Ch' t', k', ts', p', tz' may be pronounced as spelled, but rather sharp ly. Without apostrophe, ch is pronounced "dj"; k is pronounced "g"; p is pronounced "b"; t is pronounced "d"; hs is a palatalized "sh"; j is "r." E before "n" or ng is a mute "u." In tse or tzu the vowel scarcely exists. Lao Tzu the Chinese philosopher, is pronounced something like "Lowds." The Chinese Book of Changes, I Ching, some times spelled "Yi King", is pronounced, using American spelling, "ee jing."
I took a piece of the rare cloth of Ch'i, White silk glowing and pure as frost on snow, And made you a fan of harmony and joy, As flawlessly round as the full moon. Carry it always, nestled in your sleeve. Wave it and it will make a cooling breeze. I hope, that when Autumn comes back And the North wind drives away the heat, You will not store it away amongst old gifts and forget it, long before it is worn out. [A favourite concubine of Emperor Ch'eng Ti of Han (32 BC); Discarded by him, she wrote one of the first and best "discarded courtesan" poems, which would be imitated innumerable times in centuries to come.]
The autumn wind blows white clouds About the sky. Grass turns brown. Leaves fall. Wild geese fly south The last flowers bloom, orchids And chrysanthemums with their Bitter perfume. I dream of That beautiful face I can Never forget. I go for A trip on the river. The barge Rides the current and dips with The white capped waves. They play flutes And drums, and the rowers sing. I am happy for a moment And then the old sorrow comes back. I was young only a little while And now I am growing old.
Majestic, from the most distant time, The sun rises and sets. Time passes and men cannot stop it. The four seasons served them, But do not belong to them. The years flow like water. Everything passes away before my eyes.

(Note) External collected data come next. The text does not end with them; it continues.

## src/rtl/core/bbc_pkg.sv

```systemverilog
// Shared types and constants for the bracket balance checker.
package bbc_pkg;

  // Operation kinds passed from the classifier to the stack engine
  localparam logic [1:0] OP_OPEN  = 2'd0;
  localparam logic [1:0] OP_CLOSE = 2'd1;
  localparam logic [1:0] OP_END   = 2'd2;

  // Bracket codes held on the stack
  localparam logic [1:0] CODE_BRACE  = 2'd0;
  localparam logic [1:0] CODE_PAREN  = 2'd1;
  localparam logic [1:0] CODE_SQUARE = 2'd2;

  // Text bytes
  localparam logic [7:0] CH_LBRACE  = 8'h7B;
  localparam logic [7:0] CH_LPAREN  = 8'h28;
  localparam logic [7:0] CH_LSQUARE = 8'h5B;
  localparam logic [7:0] CH_RBRACE  = 8'h7D;
  localparam logic [7:0] CH_RPAREN  = 8'h29;
  localparam logic [7:0] CH_RSQUARE = 8'h5D;

  localparam int unsigned CODE_W = 2;

  typedef struct packed {
    logic [1:0] kind;
    logic [1:0] code;
  } bbc_op_t;

endpackage

```

## src/rtl/core/bbc_ram.sv

```systemverilog
// Generic single-write, single-read RAM with registered read data.
module bbc_ram #(
  parameter int WIDTH = 2,
  parameter int DEPTH = 16
) (
  input  logic                                     clk,
  input  logic                                     we,
  input  logic [((DEPTH > 1) ? $clog2(DEPTH) : 1)-1:0] waddr,
  input  logic [WIDTH-1:0]                         wdata,
  input  logic [((DEPTH > 1) ? $clog2(DEPTH) : 1)-1:0] raddr,
  output logic [WIDTH-1:0]                         rdata
);

  logic [WIDTH-1:0] mem [DEPTH];

  always_ff @(posedge clk) begin
    if (we) begin
      mem[waddr] <= wdata;
    end
    rdata <= mem[raddr];
  end

endmodule

```

## src/rtl/core/bbc_back.sv

```systemverilog
// Back end: runs the bracket stack, the sticky flags and the result register.
module bbc_back #(
  parameter int STACK_DEPTH = 16
) (
  input  logic             clk,
  input  logic             rst,
  input  logic             op_valid,
  input  bbc_pkg::bbc_op_t op,
  output logic             op_take,
  output logic             empty,
  input  logic             pop,
  output logic             balanced,
  output logic             overflowed
);

  localparam int AW = (STACK_DEPTH > 1) ? $clog2(STACK_DEPTH) : 1;
  localparam int CW = $clog2(STACK_DEPTH + 1);
  localparam logic [CW-1:0] FULL_COUNT = CW'(STACK_DEPTH);

  logic [CW-1:0]              count;
  logic [CW-1:0]              count_next;
  logic [bbc_pkg::CODE_W-1:0] top;
  logic [bbc_pkg::CODE_W-1:0] top_next;
  logic                       fail_flag;
  logic                       fail_flag_next;
  logic                       overflow_flag;
  logic                       overflow_flag_next;
  logic                       out_valid;
  logic                       out_ready;
  logic                       consume;
  logic                       emit;

  logic                       we;
  logic [AW-1:0]              waddr;
  logic [AW-1:0]              raddr;
  logic [bbc_pkg::CODE_W-1:0] below;

  assign out_ready = ~out_valid | pop;
  assign consume   = op_valid & ((op.kind != bbc_pkg::OP_END) | out_ready);
  assign op_take   = consume;
  assign emit      = consume & (op.kind == bbc_pkg::OP_END);
  assign waddr     = count[AW-1:0];
  // Keep the entry under the new top prefetched for the next pop
  assign raddr     = AW'(count_next - CW'(2));

  always_comb begin
    count_next         = count;
    top_next           = top;
    fail_flag_next     = fail_flag;
    overflow_flag_next = overflow_flag;
    we                 = 1'b0;
    if (consume) begin
      unique case (op.kind)
        bbc_pkg::OP_END: begin
          count_next         = '0;
          fail_flag_next     = 1'b0;
          overflow_flag_next = 1'b0;
        end
        bbc_pkg::OP_OPEN: begin
          if (!fail_flag) begin
            if (count >= FULL_COUNT) begin
              overflow_flag_next = 1'b1;
            end else begin
              we         = 1'b1;
              top_next   = op.code;
              count_next = count + CW'(1);
            end
          end
        end
        bbc_pkg::OP_CLOSE: begin
          if (!fail_flag) begin
            if (count != '0 && top == op.code) begin
              top_next   = below;
              count_next = count - CW'(1);
            end else begin
              fail_flag_next = 1'b1;
            end
          end
        end
        default: begin
        end
      endcase
    end
  end

  bbc_ram #(
    .WIDTH (bbc_pkg::CODE_W),
    .DEPTH (STACK_DEPTH)
  ) u_stack (
    .clk   (clk),
    .we    (we),
    .waddr (waddr),
    .wdata (op.code),
    .raddr (raddr),
    .rdata (below)
  );

  always_ff @(posedge clk) begin
    top <= top_next;
    if (emit) begin
      balanced   <= ~fail_flag & (count == '0);
      overflowed <= overflow_flag;
    end
  end

  always_ff @(posedge clk) begin
    if (rst) begin
      count         <= '0;
      fail_flag     <= 1'b0;
      overflow_flag <= 1'b0;
      out_valid     <= 1'b0;
    end else begin
      count         <= count_next;
      fail_flag     <= fail_flag_next;
      overflow_flag <= overflow_flag_next;
      if (emit) begin
        out_valid <= 1'b1;
      end else if (pop) begin
        out_valid <= 1'b0;
      end
    end
  end

  assign empty = ~out_valid;

endmodule

```

## config.mk

```make
export PLATFORM = sky130hd
export DESIGN_NAME = bbc_back
export DESIGN_NICKNAME = d
export VERILOG_FILES = /design/src/rtl/core/bbc_pkg.sv /design/src/rtl/core/bbc_ram.sv /design/src/rtl/core/bbc_back.sv
export SDC_FILE = /design/constraint.sdc
export NUM_CORES = 1
export LEC_CHECK = 0
export ABC_AREA = 1
export BUFFER_PORTS_ARGS = -buffer_cell sky130_fd_sc_hd__buf_2
export CAP_MARGIN = 20
export CORE_ASPECT_RATIO = 0.7
export CORE_MARGIN = 2
export CORE_UTILIZATION = 40
export DETAILED_ROUTE_END_ITERATION = 7
export PLACE_DENSITY = 0.66
export SYNTH_ARGS = -nofsm -noshare
export SYNTH_HDL_FRONTEND = slang
export SYNTH_SLANG_ARGS = --single-unit
```

## constraint.sdc

```tcl
create_clock -name clk -period 2.9 [get_ports clk]
set_clock_uncertainty 0.05 [all_clocks]
set_input_delay 0.58 -clock clk [delete_from_list [all_inputs] [get_ports clk]]
set_output_delay 0.58 -clock clk [all_outputs]
set_load 0.005 [all_outputs]
```

==> results_dict.tcl, run 1 <==
set metrics [dict create \
    synth_top_cell_by_area "edfxtp_1" \
    async_flop_share_pct 0 \
    antenna_found_initial 0 \
    antenna_left 0 \
    start_kind "input pin" \
    num_io_pins 12 \
    tns_ns 0 \
    cts_setup_buffers 0 \
    ys_ff_latch 46 \
    fin_crit_ns 2.36 \
    syn_inst 286 \
    yosys_most_used_dff "edfxtp_1" \
    slew_headroom_pct 79.8 \
    vdd_drop_max_uv 273 \
    htreeDepth 2 \
    power_mw 1.49 \
    utilization_pct 45.8 \
    yosysSeqAreaShare_pct 49.9 \
    synth.avg_cell_area_sq_um 8.99 \
    n_antenna_cell 0 \
    synth_area_leaders "edfxtp_1, dfxtp_1, nand3_1" \
    clockBufferDepth 2 \
    post_drt_wl_per_cell_um 14.2 \
    place_inst 376 \
    critPathRequiredTime_ns 3.05 \
    post_cts_resize_count 0 \
    rows 24 \
    start_util_pct 41.3 \
    die-width_um 99.8 \
    grt_pass1_wl_mm 8.92 \
    drt-pass1-iter-count 5 \
    dieArea_sq_um 7090 \
    path_clk_slew_ns 0.09 \
    max_freq_ghz 0.423 \
    rsz0062_at_grt "no" \
    whs_path_depth 0 \
    fin_hold_ws_ns 0.399 \
    vias_per_cell 4.99 \
    vias 1917 \
    synthTopCellsByCount "inv_1, nand2_1, nand3_1" \
    track_usage_pct 16.4 \
    syn_area_sq_um 2570 \
    clock-sinks 46 \
    synth.net_count 304 \
    layout-drive-gt1-share_pct 17.0 \
    grt.overflow.total 0 \
    synth_edf_count 36 \
    max_slew.worst_pin.slew_ns 0.301 \
    p_leak_nw 1.23 \
    first_global_vias 1789 \
    numCtsBuffers 5 \
    finalMaxSlewViolations 0 \
    port_buffers 11 \
    place.gp.congestion 0.881 \
    setup-violations-final 0 \
    crit_path_end_kind "register" \
    drc_errors 0 \
    die_y_um 71.1 \
    fin_crit_sh_pct 81.5 \
    hold_path.class "reg2reg" \
    dp_hpwl_mm 4.19 \
    core_sq_um 6220 \
    grt_max_degree 19 \
    final_nets 323 \
    worstSkewPairLatency_ns 0.30 \
    worstRegToRegCells 13 \
    drtIter0Drc 152 \
    arrival_ns 2.51 \
    crit_type "in2reg" \
    maxCapViolations 0 \
    status "finished clean" \
    synth_warnings 0 \
    final_cells 384 \
    synth.distinct_cells 32 \
    postCtsHoldBufs 0 \
    p_per_area_nw_per_um2 524 \
    tritoncts "yes" \
    clockRootBuffer "clkbuf_8" \
    area_delta_synth_final_pct 10.9 \
    routed_wl_mm 5.45 \
    fill_cells 583 \
    crit_fanout 10 \
    hold_viol 0 \
    synth_top_cell_area_share_pct 42.1 \
]
critical path, stage by stage:
cell and delay [ns]:
buf_2 0.10, inv_1 0.05, ha_1 0.22, nand3_1 0.10, nand2_2 0.08, inv_2 0.09, nand2_2 0.10, nor2_2 0.14
nand2_4 0.09, nand2_1 0.10, nand2_4 0.10, inv_4 0.12, ha_1 0.29, inv_1 0.13, nand3_1 0.09, nand3_1 0.07
nand2_1 0.05
metal layers:
layer / part of all wire, % / vias to the layer above / track usage [%] / routed length [um]
met5: 0 / - / 0 / 0
met4: 1.1 / 0 / 3.65 / 61
met3: 4.6 / 7 / 2.67 / 251
met2: 39 / 46 / 22.4 / 2130
met1: 55 / 881 / 27.0 / 3010
li1: - / 983 / - / -
state kept, by name, summed over array words and instances, names as in the netlist:
register	cells
balanced	1
fail_flag	1
overflowed	1
count	5
top	2
out_valid	1
overflow_flag	1
u_stack.mem	32
u_stack.rdata	2
stage by stage:
step,cell area (sq um),setup slack [ns]
after CTS,2850,0.535
after floorplan,2570,0.560
after detailed placement,2720,0.219
after global routing,2850,0.299
after global placement,2720,0.317
final,2850,0.536
where the power goes:
part | switching, mW | internal (mW)
sequential | 0.0117 | 0.728
combinational | 0.133 | 0.0686
clock | 0.211 | 0.341
total | 0.356 | 1.14
area by class of cell:
type,count,area (sq um),share of cell area [%]
well taps,78,97.6,3.43
multi-input cells,186,1050,37.0
flip-flops and latches,46,1280,45.0
repair buffers,16,92.6,3.25
inverters,50,190,6.68
clock buffers,5,68.8,2.42
clock inverters,3,63.8,2.24
layout by cell type, fill, tap and decap left out:
cell type and count:
buf_4 5, nand2_1 44, inv_1 44, clkbuf_8 5, a21oi_1 7, o21ai_0 9
nor2_1 30, nor2_4 2, nor2_2 1, clkinv_1 1, edfxtp_1 36, buf_2 11
nand2_4 4, nand3_4 1, xor2_1 1, nor3_1 1, ha_1 10, bufinv_16 2
o21ai_1 1, nand4_2 1, nand4_1 4, nand3_1 40, inv_2 5, o22ai_1 2
dfxtp_1 10, inv_4 1, nand3_2 1, nand2_2 11, or2_2 1, nand3b_1 12
o211ai_1 1, o221ai_1 1, nand2_8 1
path summary, 6_finish.rpt:
check | from | end | slack, ns
setup / recovery | op[2] | u_stack.rdata[0] | 0.54
hold / removal | overflow_flag | overflowed | 0.40
setup reg to reg | count[1] | u_stack.rdata[0] | 0.58
hold reg to reg | overflow_flag | overflowed | 0.40
logic make-up after synthesis:
family / count (synthesis) / share of synthesized area, %
AND/OR/NAND/NOR: 154 / 31.4
buffers and inverters: 54 / 9.10
flip-flops: 46 / 49.9
AO/OA/AOI/OAI: 21 / 4.43
adder cells (fa/ha/maj): 10 / 4.87
XOR/XNOR: 1 / 0.341
Note: power is estimated with default switching activity, not from simulation.
==> inputs of run 2 (changes only) <==
Clock period 2.9 ns to 2.4 ns, I/O delays scaled along.
==> run 2 against run 1 <==
Compared with the run above: cell area increased by 1.4%; critical path depth decreased by 4; sequential share of layout area is 0.62 points lower; clock power down 19%; clock-buffer cell count up 1; total power rose by 7.7%; via count grew 4.8%; global-route usage increased by 0.42 points; utilization grew 0.64 points; non-clock buffer count is 11 higher.
==> results_dict.tcl, run 2 (synthesis gave the netlist of run 1 again) <==
set metrics [dict create \
    fin_crit_sh_pct 91.4 \
    dp_hpwl_mm 4.16 \
    min_to "overflow_flag" \
    drc_errors 0 \
    path_clk_slew_ns 0.09 \
    die-width_um 99.8 \
    hold_path.class "in2reg" \
    crit_path_cell_trace "inv_1 -> ha_1 -> nand3_4 -> nand4_4 -> o21ai_1 -> nand4_1 -> nand2_1 -> inv_1 -> ha_1 -> inv_1 -> nand3_1 -> nand3_1 -> nand2_1" \
    rows 24 \
    regMostFlops "u_stack.mem" \
    final_cell_mix "inv_1, nand2_1, nand3_1" \
    max_slew.worst_pin.slew_ns 0.298 \
    status "finished clean" \
    final_nets 334 \
    grt.overflow.total 0 \
    vdd_drop_max_uv 398 \
    slew_headroom_pct 80.0 \
    start_util_pct 41.3 \
    largest_register_ffs 32 \
    tritoncts "yes" \
    rsz0062_at_grt "no" \
    place_inst 387 \
    clockRootBuffer "clkbuf_8" \
    n_antenna_cell 0 \
    maxCapViolations 0 \
    htreeDepth 2 \
    post_drt_wl_per_cell_um 13.8 \
    crit_top_cell "inv_1" \
    wl_met1_mm 2.73 \
    r2r-start "count[0]" \
    setup-violations-final 0 \
    drtIter0Drc 142 \
    clockBufferDepth 2 \
    arrival_ns 2.34 \
    grt_max_degree 19 \
    met3_wirelength_um 355 \
    whs_path_depth 2 \
    max_freq_ghz 0.456 \
    route.met2.wl_mm 2.31 \
    finalMaxSlewViolations 0 \
    tns_ns 0 \
    port_buffers 11 \
    crit_type "reg2reg" \
    layout-drive-gt1-share_pct 19.6 \
    clock-sinks 46 \
    num_io_pins 12 \
    core_sq_um 6220 \
    placed_area_sq_um 2800 \
    place.gp.congestion 0.905 \
    routed_wl_mm 5.44 \
    fill_cells 592 \
    start_kind "register" \
    hold_viol 0 \
    vias_per_cell 5.09 \
    antenna_found_initial 0 \
    grt_pass1_wl_mm 9.16 \
    die_y_um 71.1 \
    worstSkewPairLatency_ns 0.30 \
    power_mw 1.61 \
    numCtsBuffers 5 \
    slowest_stage "dfxtp_1" \
    crit_path_end_kind "register" \
    cp_slowest_stage_delay_ns 0.34 \
    critPathRequiredTime_ns 2.54 \
    r2r-end "u_stack.rdata[1]" \
    area_delta_synth_final_pct 12.4 \
    vias 2009 \
    antenna_left 0 \
    min_from "rst" \
    crit_fanout 6 \
    highest_layer "met4" \
    p_leak_nw 1.25 \
    p_per_area_nw_per_um2 557 \
    first_global_vias 1879 \
    largestRegisters "u_stack.mem (32), count (5)" \
    final_cells 395 \
    final_area_sq_um 2890 \
    track_usage_pct 16.9 \
    worstRegToRegCells 13 \
    r2r_slack_ns 0.21 \
    dieArea_sq_um 7090 \
    fin_crit_ns 2.19 \
    drt-pass1-iter-count 5 \
]
## run 2: cell types whose count changed in the layout (fill, tap and decap cells not counted)
cell,previous run,this run
buf_4,5,16
bufinv_16,2,0
clkbuf_1,0,1
clkinv_2,0,1
nand4_2,1,0
nand4_4,0,1
o21ai_0,9,8
o21ai_1,1,2
## run 2: how the worst max path moves through the flow
stage / start / to / slack, ns / cells past startpoint
3_3_place_gp: op[2] / u_stack.rdata[0] / 0.05 / 15
2_1_floorplan: count[0] / u_stack.rdata[0] / 0.15 / 13
6_report: count[0] / u_stack.rdata[1] / 0.21 / 13
3_5_place_dp: op[2] / u_stack.rdata[1] / 0.0002 / 17
5_1_grt: count[0] / u_stack.rdata[1] / 0.008 / 13
4_1_cts: count[0] / u_stack.rdata[1] / 0.14 / 13
## run 2: final cells by class
class / instances / area, sq um / area share, %
Clock buffer: 6 / 72.6 / 2.51
Clock inverter: 2 / 8.76 / 0.303
Inverter: 50 / 190 / 6.58
Multi-Input combinational cell: 186 / 1060 / 36.8
Sequential cell: 46 / 1280 / 44.3
Tap cell: 78 / 97.6 / 3.38
Timing Repair Buffer: 27 / 175 / 6.06
## run 2: critical path: cells and delay by family, from the launching register on
family,cells,cell delay [ns]
compound gates,1,0.14
fa+ha+maj,2,0.59
buf+inv,3,0.25
flops,1,0.34
simple gates,7,0.72
## run 2: what timing repair did
action	4_1_cts	5_1_grt
buffers inserted	0	0
hold buffers	0	0
hold endpoints to repair	0	0
resized for setup	0	2
setup endpoints to repair	0	2
## run 2: per-stage QoR
stage / setup slack, ns / hold slack [ns] / utilization, %
floorplan: 0.152 / 0.359 / -
global placement: 0.0533 / 0.367 / 45.0
detailed placement: 0.000200 / 0.369 / 45.0
CTS: 0.138 / 0.398 / 46.3
global route: 0.00800 / 0.381 / 46.5
finish: 0.206 / 0.398 / 46.5
## run 2: report_power, final
part | switching (mW) | leakage, nW | total (mW) | internal (mW)
combinational | 0.170 | 0.805 | 0.268 | 0.0976
clock | 0.247 | 0.0426 | 0.447 | 0.200
sequential | 0.0138 | 0.406 | 0.893 | 0.879
total | 0.431 | 1.25 | 1.61 | 1.18
## run 2: per-layer routing
| metal | global-route usage [%] | vias to the layer above |
|---|---|---|
| li1 | - | 999 |
| met1 | 25.7 | 929 |
| met2 | 24.3 | 74 |
| met3 | 3.46 | 7 |
| met4 | 4.72 | 0 |
| met5 | 0 | - |
==> inputs of run 3 (changes only) <==
Settings changed: CORE_ASPECT_RATIO 0.7 to 1.75, CORE_MARGIN 2 to not set.
==> run 3 against run 2 <==
Compared with the run above: clock power is 27% higher; die area down 4.7%; non-clock buffer count fell by 2; wire length grew 9.5%; hold slack worse by 0.00057 ns; cell area grew 0.39%; largest power group unchanged; worst setup slack improved by 0.023 ns; total power grew 7.7%; sequential power is essentially flat; fmax up 1.1%; highest routed layer unchanged.
==> results_dict.tcl, run 3 (synthesis gave the netlist of run 1 again) <==
set metrics [dict create \
    cp-startpoint "count[0]" \
    largest_register_ffs 32 \
    status "finished clean" \
    numCtsBuffers 5 \
    max_freq_ghz 0.461 \
    drtIter0Drc 78 \
    port_buffers 11 \
    max_slew.worst_pin.slew_ns 0.311 \
    rsz0062_at_grt "no" \
    final_cell_mix "nand2_1, inv_1, nand3_1" \
    r2r-start "count[0]" \
    seq_area_sq_um 1280 \
    fill_cells 612 \
    drc_errors 0 \
    cp-endpoint "u_stack.rdata[0]" \
    arrival_ns 2.32 \
    crit_type "reg2reg" \
    antenna_left 0 \
    die-width_um 62.6 \
    post_cts_resize_count 0 \
    pwr-share-clk_pct 32.8 \
    dpl_worst_slack_ns -0.0867 \
    first_global_vias 2037 \
    layout_setup_ws_ns 0.229 \
    drt-pass1-iter-count 4 \
    worstSkewPairLatency_ns 0.30 \
    final_cells 395 \
    finalMaxSlewViolations 0 \
    largestRegisters "u_stack.mem (32), count (5)" \
    grt_pass1_wl_mm 9.59 \
    start_kind "register" \
    place_inst 387 \
    vias 2005 \
    tns_ns 0 \
    p_per_area_nw_per_um2 597 \
    critPathBufInv 3 \
    maxCapViolations 0 \
    crit_fanout 6 \
    regMostFlops "u_stack.mem" \
    power_switching_mw 0.449 \
    area_delta_synth_final_pct 12.9 \
    r2r-end "u_stack.rdata[0]" \
    dieArea_sq_um 6760 \
    crit_family "simple AND/OR/NAND/NOR gates" \
    clockBufferDepth 2 \
    hold_viol 0 \
    post_drt_wl_per_cell_um 15.1 \
    postCtsHoldBufs 0 \
    dp_hpwl_mm 4.70 \
    hold_path.class "reg2reg" \
    fin_crit_sh_pct 90.5 \
    crit_path_cell_trace "inv_1 -> ha_1 -> nand3_4 -> nand4_2 -> o21ai_1 -> nand4_1 -> nand2_1 -> inv_1 -> ha_1 -> inv_2 -> nand3_1 -> nand3_1 -> nand2_1" \
    worstRegToRegCells 13 \
    grt.overflow.total 0 \
    track_usage_pct 19.2 \
    fin_hold_ws_ns 0.397 \
    layout-drive-gt1-share_pct 20.0 \
    path_clk_slew_ns 0.09 \
    combPwrFrac_pct 15.5 \
    crit_path_end_kind "register" \
    start_util_pct 41.6 \
    final_common_cell "nand2_1" \
    seqPwrFrac_pct 51.7 \
    r2r_slack_ns 0.23 \
    slew_headroom_pct 79.3 \
    tritoncts "yes" \
    vdd_drop_max_uv 499 \
    clockRootBuffer "clkbuf_8" \
    final_nets 332 \
    multiInputGateArea_sq_um 1050 \
    routed_wl_mm 5.95 \
    antenna_found_initial 0 \
    utilization_pct 46.9 \
    cp_slowest_stage_delay_ns 0.36 \
    die_y_um 108 \
    place.gp.congestion 0.914 \
    critPathRequiredTime_ns 2.55 \
    p_int_mw 1.28 \
    core_sq_um 6180 \
    setup-violations-final 0 \
    sw_frac_of_total_pct 25.9 \
    cp.depth 13 \
    slowest_stage "ha_1" \
    fin_crit_ns 2.17 \
    num_io_pins 12 \
    clock-sinks 46 \
    vias_per_cell 5.08 \
    rows 38 \
    grt_max_degree 19 \
    n_antenna_cell 0 \
    htreeDepth 2 \
    cts_setup_buffers 0 \
    p_leak_nw 1.25 \
]
## run 3: cell count changes in the layout (fill, tap and decap cells not counted), sizes merged
cell      delta
buf          -2
bufinv       +1
clkbuf       -1
clkinv       -2
clkinvlp     +2
## run 3: routing by layer
layer	wire length, um	GRT usage [%]
met3	128	1.90
met2	3480	38.5
met1	2040	17.4
met5	0	0
met4	312	13.5
## run 3: metrics by stage
step	area, sq um	total power, mW
2_1_floorplan	2570	1.09
3_3_place_gp	2790	1.17
3_5_place_dp	2790	1.18
4_1_cts	2900	1.74
5_1_grt	2900	1.80
6_report	2900	1.73
## run 3: area by class of cell
cell class / count / area share, %
Sequential cell: 46 / 44.2
Clock buffer: 5 / 2.37
Inverter: 50 / 6.56
Tap cell: 80 / 3.45
Clock inverter: 3 / 1.55
Timing Repair Buffer: 25 / 5.52
Multi-Input combinational cell: 186 / 36.4
## run 3: how the worst min path moves through the flow
| stage | from | to | slack (ns) | depth (start not counted) |
|---|---|---|---|---|
| finish | overflow_flag | overflowed | 0.40 | 0 |
| global route | rst | count[2] | 0.41 | 2 |
| CTS | overflow_flag | overflowed | 0.40 | 0 |
| detailed placement | overflow_flag | overflowed | 0.38 | 0 |
| global placement | overflow_flag | overflowed | 0.37 | 0 |
| floorplan | overflow_flag | overflowed | 0.36 | 0 |
## run 3: power by group through the flow
| stage | Sequential, mW | Combinational [mW] | Clock (mW) |
|---|---|---|---|
| after floorplan | 0.910 | 0.182 | 0 |
| after global placement | 0.914 | 0.261 | 0 |
| after detailed placement | 0.913 | 0.266 | 0 |
| after CTS | 0.896 | 0.267 | 0.581 |
| after global routing | 0.898 | 0.297 | 0.605 |
| final | 0.896 | 0.268 | 0.568 |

They married us when they put Up our hair. We were just twenty And fifteen. And ever since, Our love has never been troubled. Tonight we have the old joy In each other, although our Happiness will soon be over. I remember the long march That lies ahead of me, and Go out and look up at the stars, To see how the night has worn on. Betelgeuse and Antares Have both gone out. It is time For me to leave for far off Battlefields. No way of knowing If we will ever see each other again. We clutch each Other and sob, our faces streaming with tears. Goodbye, dear. Protect the Spring flowers of Your beauty. Think of the days When we were happy together. If I live I will come back. If I did, remember me always. [Su Wu, 2nd c. was a general of the Han emperor Wu Ti]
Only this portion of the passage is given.